What needs to be done: Count the lines that contain the string "inserted" in the records beneath, and respond with the number only.
==== Records for the task ====
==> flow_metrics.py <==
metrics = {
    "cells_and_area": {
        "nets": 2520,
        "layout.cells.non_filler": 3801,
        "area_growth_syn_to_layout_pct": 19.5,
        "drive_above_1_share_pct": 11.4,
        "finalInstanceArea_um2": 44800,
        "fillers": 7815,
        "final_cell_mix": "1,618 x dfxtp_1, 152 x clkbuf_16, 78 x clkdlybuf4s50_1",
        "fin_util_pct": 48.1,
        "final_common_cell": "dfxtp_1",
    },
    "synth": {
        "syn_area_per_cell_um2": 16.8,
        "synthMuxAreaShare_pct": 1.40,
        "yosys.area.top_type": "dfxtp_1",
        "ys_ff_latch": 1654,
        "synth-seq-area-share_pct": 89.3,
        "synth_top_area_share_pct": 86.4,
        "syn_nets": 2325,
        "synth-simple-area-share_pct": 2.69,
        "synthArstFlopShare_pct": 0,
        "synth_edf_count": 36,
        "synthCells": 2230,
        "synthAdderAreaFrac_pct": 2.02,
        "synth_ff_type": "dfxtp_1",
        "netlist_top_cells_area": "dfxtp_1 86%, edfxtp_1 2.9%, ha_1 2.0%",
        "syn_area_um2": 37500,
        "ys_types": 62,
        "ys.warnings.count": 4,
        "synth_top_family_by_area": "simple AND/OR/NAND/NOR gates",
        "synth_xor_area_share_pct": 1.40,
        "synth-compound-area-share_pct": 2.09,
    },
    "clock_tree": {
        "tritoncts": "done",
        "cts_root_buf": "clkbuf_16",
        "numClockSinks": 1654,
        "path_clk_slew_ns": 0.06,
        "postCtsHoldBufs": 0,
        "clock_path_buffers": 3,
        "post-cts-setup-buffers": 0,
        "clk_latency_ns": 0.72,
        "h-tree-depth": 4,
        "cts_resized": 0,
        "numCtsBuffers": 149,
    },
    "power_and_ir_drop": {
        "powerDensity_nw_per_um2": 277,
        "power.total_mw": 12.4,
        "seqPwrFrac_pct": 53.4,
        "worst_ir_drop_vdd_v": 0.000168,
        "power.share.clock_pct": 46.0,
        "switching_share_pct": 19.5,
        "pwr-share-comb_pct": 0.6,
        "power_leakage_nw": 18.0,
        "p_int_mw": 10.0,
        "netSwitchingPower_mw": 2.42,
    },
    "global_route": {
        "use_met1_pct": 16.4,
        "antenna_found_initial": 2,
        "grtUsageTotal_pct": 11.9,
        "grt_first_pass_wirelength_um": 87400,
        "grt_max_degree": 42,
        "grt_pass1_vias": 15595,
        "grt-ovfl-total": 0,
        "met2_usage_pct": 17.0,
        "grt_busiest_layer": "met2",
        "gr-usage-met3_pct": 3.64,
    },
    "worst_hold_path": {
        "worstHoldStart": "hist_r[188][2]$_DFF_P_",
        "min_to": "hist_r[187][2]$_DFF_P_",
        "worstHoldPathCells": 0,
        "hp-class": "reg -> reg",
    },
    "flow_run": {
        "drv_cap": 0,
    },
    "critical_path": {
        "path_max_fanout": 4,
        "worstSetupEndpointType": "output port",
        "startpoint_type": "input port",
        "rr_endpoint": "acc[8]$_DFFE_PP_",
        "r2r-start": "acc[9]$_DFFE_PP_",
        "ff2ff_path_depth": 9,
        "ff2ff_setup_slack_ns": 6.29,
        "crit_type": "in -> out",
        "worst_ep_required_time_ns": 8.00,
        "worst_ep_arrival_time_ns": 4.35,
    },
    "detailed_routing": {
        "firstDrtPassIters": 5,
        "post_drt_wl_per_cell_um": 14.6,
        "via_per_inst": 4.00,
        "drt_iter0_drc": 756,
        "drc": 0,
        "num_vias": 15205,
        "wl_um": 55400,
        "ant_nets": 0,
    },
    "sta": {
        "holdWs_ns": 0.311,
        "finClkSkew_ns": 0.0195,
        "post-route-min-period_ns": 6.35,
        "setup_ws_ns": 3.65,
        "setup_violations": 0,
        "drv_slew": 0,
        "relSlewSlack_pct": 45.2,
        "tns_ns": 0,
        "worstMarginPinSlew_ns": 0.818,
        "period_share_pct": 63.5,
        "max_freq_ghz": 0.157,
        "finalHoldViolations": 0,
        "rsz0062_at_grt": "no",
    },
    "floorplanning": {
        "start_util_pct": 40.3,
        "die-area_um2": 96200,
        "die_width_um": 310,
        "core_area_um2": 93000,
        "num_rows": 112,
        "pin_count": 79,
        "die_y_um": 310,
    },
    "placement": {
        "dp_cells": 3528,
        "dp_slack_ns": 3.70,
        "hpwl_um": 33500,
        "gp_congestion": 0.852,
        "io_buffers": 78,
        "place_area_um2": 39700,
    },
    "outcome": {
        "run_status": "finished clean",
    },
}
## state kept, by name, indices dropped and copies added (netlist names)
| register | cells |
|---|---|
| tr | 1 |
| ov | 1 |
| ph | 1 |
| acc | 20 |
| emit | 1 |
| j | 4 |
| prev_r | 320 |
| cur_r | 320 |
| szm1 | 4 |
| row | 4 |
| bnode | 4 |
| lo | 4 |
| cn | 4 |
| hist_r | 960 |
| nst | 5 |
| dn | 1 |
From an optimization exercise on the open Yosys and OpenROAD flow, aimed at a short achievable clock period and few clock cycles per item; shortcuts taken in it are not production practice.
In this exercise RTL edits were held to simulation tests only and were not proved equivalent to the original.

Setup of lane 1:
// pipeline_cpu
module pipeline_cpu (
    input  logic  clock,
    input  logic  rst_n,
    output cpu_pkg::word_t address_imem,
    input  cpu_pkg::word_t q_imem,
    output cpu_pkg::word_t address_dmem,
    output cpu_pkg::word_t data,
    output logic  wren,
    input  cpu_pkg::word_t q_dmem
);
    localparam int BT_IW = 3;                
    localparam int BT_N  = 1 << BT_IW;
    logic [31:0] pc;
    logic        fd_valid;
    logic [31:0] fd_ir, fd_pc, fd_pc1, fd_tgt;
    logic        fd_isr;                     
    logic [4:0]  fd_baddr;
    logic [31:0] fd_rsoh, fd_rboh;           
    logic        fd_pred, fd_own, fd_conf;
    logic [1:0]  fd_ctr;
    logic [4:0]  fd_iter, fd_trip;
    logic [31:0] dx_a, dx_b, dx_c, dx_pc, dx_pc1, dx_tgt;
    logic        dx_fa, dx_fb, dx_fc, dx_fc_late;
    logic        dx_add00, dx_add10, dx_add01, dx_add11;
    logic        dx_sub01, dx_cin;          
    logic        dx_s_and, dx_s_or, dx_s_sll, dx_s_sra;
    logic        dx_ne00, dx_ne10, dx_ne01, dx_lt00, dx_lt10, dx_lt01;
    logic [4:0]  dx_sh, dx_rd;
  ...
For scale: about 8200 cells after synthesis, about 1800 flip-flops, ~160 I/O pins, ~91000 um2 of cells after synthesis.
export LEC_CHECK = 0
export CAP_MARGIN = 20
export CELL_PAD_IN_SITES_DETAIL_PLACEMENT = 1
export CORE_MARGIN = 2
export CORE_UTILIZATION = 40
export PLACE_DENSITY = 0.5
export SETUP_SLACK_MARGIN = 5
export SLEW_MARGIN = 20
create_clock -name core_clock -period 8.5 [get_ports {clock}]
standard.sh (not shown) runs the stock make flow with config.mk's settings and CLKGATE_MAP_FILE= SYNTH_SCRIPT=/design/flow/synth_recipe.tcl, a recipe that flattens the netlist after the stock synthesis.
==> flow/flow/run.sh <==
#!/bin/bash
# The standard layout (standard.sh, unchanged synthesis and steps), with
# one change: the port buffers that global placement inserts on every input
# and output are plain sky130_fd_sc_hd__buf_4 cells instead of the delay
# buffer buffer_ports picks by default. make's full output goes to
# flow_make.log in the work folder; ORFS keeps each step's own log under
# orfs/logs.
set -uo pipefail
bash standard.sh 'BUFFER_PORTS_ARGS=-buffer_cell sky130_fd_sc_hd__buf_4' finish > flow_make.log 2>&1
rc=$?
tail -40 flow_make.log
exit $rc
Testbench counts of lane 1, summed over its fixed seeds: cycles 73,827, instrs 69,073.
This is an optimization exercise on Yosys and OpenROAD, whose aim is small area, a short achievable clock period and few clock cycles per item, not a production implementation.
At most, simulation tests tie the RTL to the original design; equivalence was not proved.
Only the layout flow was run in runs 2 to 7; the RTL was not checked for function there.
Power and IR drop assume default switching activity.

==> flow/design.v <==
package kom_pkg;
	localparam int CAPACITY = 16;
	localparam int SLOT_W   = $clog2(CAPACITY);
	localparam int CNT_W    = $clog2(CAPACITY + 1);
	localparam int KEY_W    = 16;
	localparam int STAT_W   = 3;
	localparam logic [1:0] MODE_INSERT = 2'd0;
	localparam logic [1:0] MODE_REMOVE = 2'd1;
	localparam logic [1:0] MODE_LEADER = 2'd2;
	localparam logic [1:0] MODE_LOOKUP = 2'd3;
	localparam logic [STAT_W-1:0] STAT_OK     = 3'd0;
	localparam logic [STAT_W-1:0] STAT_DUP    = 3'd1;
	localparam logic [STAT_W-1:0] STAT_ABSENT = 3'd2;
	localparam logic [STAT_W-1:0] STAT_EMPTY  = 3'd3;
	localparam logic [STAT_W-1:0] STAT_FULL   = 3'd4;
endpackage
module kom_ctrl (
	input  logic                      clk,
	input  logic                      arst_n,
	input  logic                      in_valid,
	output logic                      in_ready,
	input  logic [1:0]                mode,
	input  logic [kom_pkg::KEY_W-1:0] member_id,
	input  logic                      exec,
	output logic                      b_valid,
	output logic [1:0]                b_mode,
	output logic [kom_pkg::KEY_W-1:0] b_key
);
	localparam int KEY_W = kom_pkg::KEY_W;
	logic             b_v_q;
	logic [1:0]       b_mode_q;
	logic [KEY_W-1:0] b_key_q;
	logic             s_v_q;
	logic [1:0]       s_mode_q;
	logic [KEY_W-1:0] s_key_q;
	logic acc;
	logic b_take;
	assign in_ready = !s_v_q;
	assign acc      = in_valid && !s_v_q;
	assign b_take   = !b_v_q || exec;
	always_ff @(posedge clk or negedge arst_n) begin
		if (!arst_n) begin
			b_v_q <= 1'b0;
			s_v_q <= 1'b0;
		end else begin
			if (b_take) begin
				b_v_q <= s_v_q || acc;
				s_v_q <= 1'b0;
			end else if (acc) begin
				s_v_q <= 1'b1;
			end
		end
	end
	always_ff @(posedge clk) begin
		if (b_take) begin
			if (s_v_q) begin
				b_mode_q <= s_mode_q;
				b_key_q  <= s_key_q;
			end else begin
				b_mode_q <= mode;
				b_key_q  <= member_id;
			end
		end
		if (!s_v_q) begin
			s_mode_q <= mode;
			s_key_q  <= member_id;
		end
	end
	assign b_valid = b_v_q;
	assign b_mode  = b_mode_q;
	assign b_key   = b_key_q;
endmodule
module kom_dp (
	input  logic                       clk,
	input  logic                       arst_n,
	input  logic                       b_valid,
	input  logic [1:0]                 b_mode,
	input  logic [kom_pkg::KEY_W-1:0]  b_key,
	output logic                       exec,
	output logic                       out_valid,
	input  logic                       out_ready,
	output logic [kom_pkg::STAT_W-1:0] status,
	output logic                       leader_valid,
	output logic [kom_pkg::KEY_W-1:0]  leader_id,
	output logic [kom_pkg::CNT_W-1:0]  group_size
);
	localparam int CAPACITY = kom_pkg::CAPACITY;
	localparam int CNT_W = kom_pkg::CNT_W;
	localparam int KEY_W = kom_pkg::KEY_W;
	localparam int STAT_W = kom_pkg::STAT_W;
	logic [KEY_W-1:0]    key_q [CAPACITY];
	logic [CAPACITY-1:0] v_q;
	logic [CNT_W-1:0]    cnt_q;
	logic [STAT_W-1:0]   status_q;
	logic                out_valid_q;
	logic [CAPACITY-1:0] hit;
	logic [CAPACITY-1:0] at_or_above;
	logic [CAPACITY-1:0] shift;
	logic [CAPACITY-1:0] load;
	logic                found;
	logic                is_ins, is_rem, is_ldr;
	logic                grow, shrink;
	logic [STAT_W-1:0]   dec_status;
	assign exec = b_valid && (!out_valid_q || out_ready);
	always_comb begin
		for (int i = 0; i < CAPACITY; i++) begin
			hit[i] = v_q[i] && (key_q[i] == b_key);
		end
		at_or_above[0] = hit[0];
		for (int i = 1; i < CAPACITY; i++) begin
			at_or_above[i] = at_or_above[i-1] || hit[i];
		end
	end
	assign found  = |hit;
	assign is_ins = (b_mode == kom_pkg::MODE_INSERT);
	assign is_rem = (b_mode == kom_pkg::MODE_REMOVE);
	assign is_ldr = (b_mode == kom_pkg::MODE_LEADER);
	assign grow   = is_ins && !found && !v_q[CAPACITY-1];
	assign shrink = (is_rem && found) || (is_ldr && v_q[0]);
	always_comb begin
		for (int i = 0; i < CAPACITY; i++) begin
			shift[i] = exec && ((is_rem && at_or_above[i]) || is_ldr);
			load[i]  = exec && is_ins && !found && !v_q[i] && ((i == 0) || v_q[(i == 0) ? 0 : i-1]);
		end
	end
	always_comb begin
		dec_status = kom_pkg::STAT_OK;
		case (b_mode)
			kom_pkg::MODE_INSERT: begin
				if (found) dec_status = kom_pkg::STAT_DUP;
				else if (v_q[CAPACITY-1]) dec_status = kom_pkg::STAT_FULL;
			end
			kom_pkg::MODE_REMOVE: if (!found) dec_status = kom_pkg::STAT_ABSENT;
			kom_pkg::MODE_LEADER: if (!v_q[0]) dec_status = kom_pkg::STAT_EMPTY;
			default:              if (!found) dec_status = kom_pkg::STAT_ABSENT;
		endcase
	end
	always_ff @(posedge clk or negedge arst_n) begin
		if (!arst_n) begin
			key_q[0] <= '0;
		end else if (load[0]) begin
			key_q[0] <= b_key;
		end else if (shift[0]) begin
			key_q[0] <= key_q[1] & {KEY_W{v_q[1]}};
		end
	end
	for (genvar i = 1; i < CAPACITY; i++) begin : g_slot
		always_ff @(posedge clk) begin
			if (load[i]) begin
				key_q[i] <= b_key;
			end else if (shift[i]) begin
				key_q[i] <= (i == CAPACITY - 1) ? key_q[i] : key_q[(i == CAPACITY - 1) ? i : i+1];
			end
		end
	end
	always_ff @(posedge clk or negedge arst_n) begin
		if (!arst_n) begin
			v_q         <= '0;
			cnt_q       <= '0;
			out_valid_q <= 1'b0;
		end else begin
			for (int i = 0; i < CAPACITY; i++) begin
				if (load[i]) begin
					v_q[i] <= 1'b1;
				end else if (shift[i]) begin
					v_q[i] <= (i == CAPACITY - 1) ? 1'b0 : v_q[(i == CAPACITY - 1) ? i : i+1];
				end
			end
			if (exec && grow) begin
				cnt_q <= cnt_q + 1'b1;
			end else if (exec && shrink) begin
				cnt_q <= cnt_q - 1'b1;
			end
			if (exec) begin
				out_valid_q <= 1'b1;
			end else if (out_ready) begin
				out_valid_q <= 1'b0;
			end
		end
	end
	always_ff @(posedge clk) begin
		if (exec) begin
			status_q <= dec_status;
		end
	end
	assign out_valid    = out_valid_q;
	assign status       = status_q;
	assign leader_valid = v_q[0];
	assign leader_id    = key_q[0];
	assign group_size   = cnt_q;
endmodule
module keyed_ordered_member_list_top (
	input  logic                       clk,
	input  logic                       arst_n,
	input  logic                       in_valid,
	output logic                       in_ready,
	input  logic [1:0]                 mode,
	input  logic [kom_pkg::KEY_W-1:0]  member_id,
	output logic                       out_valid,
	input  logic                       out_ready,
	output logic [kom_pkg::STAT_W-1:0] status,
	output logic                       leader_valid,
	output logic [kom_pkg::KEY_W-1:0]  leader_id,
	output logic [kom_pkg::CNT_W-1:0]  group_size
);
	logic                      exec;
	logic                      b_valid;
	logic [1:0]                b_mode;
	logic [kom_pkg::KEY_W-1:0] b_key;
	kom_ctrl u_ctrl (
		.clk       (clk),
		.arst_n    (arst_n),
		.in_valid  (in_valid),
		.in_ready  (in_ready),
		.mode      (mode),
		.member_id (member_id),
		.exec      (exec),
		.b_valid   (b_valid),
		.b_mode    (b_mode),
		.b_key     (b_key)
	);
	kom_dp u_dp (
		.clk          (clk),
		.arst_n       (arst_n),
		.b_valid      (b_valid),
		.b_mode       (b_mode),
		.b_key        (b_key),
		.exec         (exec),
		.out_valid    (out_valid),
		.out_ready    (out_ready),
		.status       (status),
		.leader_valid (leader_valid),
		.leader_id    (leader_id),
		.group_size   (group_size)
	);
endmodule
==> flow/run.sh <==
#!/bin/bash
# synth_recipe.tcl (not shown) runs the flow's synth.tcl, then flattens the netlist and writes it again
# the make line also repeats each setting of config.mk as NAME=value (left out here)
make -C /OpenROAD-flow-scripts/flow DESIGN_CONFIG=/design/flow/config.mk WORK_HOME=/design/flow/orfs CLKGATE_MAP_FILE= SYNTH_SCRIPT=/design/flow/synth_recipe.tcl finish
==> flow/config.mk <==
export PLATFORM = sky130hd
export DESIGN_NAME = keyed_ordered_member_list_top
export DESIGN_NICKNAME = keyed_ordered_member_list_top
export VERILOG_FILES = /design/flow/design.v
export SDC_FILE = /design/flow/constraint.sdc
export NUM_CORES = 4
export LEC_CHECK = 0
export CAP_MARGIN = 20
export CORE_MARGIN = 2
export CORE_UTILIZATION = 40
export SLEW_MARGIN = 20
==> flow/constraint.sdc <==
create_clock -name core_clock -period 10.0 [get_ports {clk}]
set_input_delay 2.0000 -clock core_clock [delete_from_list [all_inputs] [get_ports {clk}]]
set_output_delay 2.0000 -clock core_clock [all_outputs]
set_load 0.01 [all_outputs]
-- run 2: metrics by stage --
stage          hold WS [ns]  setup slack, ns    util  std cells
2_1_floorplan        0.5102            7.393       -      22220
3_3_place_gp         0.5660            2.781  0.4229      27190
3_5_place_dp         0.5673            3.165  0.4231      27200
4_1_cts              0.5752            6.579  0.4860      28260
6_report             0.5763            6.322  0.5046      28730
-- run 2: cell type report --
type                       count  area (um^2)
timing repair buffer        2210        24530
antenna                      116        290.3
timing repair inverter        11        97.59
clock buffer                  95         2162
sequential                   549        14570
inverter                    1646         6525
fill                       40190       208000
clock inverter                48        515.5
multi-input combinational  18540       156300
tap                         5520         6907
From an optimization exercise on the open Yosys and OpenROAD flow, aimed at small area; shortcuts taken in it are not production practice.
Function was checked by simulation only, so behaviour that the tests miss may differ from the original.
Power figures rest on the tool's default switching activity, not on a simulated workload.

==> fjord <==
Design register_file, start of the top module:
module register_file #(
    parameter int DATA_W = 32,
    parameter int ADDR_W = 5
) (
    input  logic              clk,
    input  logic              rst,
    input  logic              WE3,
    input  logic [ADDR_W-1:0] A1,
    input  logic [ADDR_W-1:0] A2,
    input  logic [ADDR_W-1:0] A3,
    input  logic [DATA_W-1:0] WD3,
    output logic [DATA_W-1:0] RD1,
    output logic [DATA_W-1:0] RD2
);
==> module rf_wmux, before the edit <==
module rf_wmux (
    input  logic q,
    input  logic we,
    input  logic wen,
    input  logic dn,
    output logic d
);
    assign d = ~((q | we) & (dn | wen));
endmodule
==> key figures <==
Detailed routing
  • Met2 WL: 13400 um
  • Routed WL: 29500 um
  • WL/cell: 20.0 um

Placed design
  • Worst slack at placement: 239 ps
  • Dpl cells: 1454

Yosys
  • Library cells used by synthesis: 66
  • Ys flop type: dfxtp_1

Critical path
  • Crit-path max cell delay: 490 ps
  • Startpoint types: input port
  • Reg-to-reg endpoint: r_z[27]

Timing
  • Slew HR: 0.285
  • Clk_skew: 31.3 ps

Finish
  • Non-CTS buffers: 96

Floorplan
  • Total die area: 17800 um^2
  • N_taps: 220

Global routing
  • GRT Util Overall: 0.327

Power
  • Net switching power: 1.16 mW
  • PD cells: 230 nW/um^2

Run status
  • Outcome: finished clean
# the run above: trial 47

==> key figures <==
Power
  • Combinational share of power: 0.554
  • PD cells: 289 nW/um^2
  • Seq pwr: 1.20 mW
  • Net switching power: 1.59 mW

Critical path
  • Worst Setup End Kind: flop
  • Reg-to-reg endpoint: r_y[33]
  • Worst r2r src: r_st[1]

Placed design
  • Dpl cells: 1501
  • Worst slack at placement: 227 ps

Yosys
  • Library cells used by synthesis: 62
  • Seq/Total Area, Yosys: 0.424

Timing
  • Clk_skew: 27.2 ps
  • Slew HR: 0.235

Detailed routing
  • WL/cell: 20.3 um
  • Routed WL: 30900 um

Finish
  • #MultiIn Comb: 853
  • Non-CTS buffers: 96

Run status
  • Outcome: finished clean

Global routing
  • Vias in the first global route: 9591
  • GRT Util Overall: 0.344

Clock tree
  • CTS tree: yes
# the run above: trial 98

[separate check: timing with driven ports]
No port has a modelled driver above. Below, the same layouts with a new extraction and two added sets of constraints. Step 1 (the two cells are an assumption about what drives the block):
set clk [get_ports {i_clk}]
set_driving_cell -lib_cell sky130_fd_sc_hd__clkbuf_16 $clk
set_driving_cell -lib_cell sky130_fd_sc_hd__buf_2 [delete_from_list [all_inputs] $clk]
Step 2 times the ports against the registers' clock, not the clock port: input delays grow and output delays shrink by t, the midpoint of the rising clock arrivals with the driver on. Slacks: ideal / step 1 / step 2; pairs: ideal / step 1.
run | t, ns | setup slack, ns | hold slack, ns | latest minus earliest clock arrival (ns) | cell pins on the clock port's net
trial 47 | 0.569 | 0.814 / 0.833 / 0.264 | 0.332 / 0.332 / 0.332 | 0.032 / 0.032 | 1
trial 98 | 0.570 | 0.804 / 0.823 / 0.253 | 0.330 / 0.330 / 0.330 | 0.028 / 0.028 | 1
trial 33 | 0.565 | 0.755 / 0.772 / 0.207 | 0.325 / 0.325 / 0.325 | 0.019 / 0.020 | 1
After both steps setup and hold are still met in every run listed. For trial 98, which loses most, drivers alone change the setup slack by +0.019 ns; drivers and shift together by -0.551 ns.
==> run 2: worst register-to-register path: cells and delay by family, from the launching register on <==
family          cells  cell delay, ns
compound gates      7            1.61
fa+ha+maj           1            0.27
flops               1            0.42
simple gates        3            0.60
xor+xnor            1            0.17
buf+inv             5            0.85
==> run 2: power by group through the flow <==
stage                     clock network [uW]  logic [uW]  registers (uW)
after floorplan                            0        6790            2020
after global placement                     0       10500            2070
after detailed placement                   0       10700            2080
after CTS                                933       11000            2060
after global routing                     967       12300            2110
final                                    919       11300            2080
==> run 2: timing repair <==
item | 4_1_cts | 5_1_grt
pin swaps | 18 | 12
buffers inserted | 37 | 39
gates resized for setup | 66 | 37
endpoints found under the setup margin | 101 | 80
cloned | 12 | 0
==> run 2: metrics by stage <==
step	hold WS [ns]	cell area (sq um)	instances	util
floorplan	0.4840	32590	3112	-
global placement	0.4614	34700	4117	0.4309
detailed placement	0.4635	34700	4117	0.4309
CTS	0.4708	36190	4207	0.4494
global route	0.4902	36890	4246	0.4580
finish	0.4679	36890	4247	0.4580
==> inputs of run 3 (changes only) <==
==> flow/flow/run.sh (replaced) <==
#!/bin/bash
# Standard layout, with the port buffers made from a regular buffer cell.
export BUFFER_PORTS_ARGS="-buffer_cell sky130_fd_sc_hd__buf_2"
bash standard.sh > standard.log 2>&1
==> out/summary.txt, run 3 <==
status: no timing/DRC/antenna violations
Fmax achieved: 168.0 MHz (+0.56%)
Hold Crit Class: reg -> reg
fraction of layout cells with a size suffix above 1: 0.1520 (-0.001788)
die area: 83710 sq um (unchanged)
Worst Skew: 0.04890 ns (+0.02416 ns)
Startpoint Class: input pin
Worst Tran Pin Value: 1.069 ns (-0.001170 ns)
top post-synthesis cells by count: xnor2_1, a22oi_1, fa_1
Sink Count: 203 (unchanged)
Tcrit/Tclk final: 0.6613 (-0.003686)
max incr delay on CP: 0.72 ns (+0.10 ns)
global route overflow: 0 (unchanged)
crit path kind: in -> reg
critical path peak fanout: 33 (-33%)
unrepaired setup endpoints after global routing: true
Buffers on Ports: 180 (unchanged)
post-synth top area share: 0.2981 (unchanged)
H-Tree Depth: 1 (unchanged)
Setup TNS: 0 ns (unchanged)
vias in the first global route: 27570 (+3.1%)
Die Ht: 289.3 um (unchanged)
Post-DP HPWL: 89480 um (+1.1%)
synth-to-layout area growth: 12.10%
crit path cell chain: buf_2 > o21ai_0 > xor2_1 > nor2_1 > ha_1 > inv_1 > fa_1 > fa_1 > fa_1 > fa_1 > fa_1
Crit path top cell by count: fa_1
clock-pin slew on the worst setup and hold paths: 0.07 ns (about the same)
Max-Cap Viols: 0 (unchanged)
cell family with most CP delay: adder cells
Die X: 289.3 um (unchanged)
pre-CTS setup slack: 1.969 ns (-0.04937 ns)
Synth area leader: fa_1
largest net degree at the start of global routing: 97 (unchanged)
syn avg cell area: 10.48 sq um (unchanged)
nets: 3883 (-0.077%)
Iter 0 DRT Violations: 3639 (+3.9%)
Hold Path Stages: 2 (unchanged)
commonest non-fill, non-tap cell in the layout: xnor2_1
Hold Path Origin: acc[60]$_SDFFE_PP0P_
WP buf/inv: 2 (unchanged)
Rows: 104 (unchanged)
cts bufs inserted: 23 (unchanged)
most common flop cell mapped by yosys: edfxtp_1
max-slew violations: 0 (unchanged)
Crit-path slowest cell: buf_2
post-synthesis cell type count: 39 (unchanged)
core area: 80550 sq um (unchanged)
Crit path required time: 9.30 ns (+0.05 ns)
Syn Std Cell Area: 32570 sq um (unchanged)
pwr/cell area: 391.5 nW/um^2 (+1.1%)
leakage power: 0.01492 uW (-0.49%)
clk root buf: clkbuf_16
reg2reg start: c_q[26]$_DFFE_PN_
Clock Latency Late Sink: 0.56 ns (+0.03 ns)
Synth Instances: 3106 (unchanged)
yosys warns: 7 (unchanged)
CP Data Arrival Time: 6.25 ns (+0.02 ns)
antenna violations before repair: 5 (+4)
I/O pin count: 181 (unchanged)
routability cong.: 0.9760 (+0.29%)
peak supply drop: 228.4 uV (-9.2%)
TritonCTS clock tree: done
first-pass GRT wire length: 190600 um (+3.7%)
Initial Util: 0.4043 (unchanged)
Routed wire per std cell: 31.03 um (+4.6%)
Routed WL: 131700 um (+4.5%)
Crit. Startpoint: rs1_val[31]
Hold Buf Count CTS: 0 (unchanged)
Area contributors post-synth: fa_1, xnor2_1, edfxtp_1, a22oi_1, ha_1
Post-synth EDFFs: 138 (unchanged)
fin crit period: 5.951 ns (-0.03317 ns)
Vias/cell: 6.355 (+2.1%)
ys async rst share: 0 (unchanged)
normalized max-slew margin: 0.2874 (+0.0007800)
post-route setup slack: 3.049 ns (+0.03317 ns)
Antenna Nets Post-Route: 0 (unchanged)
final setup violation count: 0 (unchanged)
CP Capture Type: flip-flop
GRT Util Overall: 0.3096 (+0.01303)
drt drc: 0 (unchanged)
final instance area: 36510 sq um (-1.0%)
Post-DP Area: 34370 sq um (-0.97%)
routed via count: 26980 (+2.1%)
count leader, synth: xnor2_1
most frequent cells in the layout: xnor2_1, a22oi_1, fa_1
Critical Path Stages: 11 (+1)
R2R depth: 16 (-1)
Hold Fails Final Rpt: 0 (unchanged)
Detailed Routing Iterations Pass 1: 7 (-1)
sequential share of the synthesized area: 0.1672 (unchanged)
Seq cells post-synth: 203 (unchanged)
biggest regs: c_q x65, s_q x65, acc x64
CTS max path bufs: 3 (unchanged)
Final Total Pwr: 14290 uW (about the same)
====
Answer: 2